I am alone in my home.
The children are in college. My husband has vamoosed to the Far East.
For twenty-two years I have longed for this moment, the moment when I would be left completely, magically, ecstatically alone, when I would not have to cook, clean or talk to humans, field questions about where all the clean underwear in the home had vanished, lose a lung screaming about yet another cell phone thrashing about in the week’s load of laundry, or jump to my son’s rescue after he forgot to take his lunch to school for the tenth time in the month.
For eons I have waited for this still air in my home, for the ultimate nihility, for the Laputan moment so I could finally write. But now that my Shangri-la is here I cannot put pen to paper.
Billions of bilious blue blistering barnacles in a home that feels like a morgue in the tundra! Won’t someone, anyone, make me a margarita—with a gallon of tequila—so I can find my Nirvana?
The nirvana I seek is the generic variety, the kind you may be able to buy at CVS Pharmacy if a drug store would only sell some. Nirvana, it is said, is the state of being free from pain and suffering. The word, literally, means “blown out,” as in a candle, and refers, in the Buddhist context, to “the imperturbable stillness of mind after the fires of desire, aversion, and delusion have been finally extinguished.” No, I’m not seeking that ultimate enlightenment, the profound peace of mind acquired with liberation of the senses. I’m not asking for that. In Hindu philosophy, nirvana is the union with the Supreme Being. No, one union is enough for me, thank you very much. I’m not begging for that either. I call the above the Saks Fifth Avenue variety of nirvana, the kind for which I must give up all my wicked thoughts about George Clooney or my ticket to watch the Chippendale men. See how much that stuff costs? It costs dearly.
All I ask for is for a certain blissful state that will allow me to write. My home doesn’t do that for me. In my home office in Saratoga, I’m away from pests, children, and all family members. But I have so much quiet that the silence is disquieting. All I can think of is what still needs to be done around the house and in my life. I have no peace of mind.

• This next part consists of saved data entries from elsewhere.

`config.mk`:
```
export PLATFORM = sky130hd
export DESIGN_NAME = adc_touch_read_sequencer
export DESIGN_NICKNAME = d
export VERILOG_FILES = /design/src/include/adc_seq_pkg.sv /design/src/hw/adc_touch_read_sequencer.sv
export SDC_FILE = /design/constraint.sdc
export NUM_CORES = 1
export LEC_CHECK = 0
export ABC_AREA = 1
export BUFFER_PORTS_ARGS = -buffer_cell sky130_fd_sc_hd__buf_2
export CAP_MARGIN = 20
export CORE_AREA = 2 2 170 172
export CTS_CLUSTER_DIAMETER = 80
export CTS_CLUSTER_SIZE = 14
export DETAILED_ROUTE_END_ITERATION = 8
export DIE_AREA = 0 0 172 174
export PLACE_DENSITY_LB_ADDON = 0.2
export SLEW_MARGIN = 20
export SYNTH_ARGS = -nofsm -noshare
export SYNTH_HDL_FRONTEND = slang
export SYNTH_SLANG_ARGS = --single-unit
```
`constraint.sdc`:
```
create_clock -name clk_sys -period 2.35 [get_ports clk_sys]
set_clock_uncertainty 0.1 [all_clocks]
set_input_delay 0.3525 -clock clk_sys [delete_from_list [all_inputs] [get_ports clk_sys]]
set_output_delay 0.3525 -clock clk_sys [all_outputs]
set_load 0.02 [all_outputs]
```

The mailman smiles when he catches my eye through the window. But why does he so often give me my neighbor’s mail? The electrician—who visits without his tools although he does not forget his business card—drops by to survey the damage. Then he doesn’t drop by for weeks. Between my writing and editing, I must remember to send him three emails and follow up with a call about those emails before he will arrive at my doorstep again. My landscape architect, Jose, has a few to-dos pending from the time he overhauled my yard two years ago. Every time we talk, I realize how he and I have the same dreams for my yard, dreams my husband has no idea I dream. Jose and I hang out by the patio, look out at the yard and talk about the figs that are fruiting and the citrus-scented flowers that are just peeping before the kumquats rear their orange heads. While he and I are out fawning over the backyard, my husband is sitting in our living room, gushing over the photo of the same backyard on Facebook.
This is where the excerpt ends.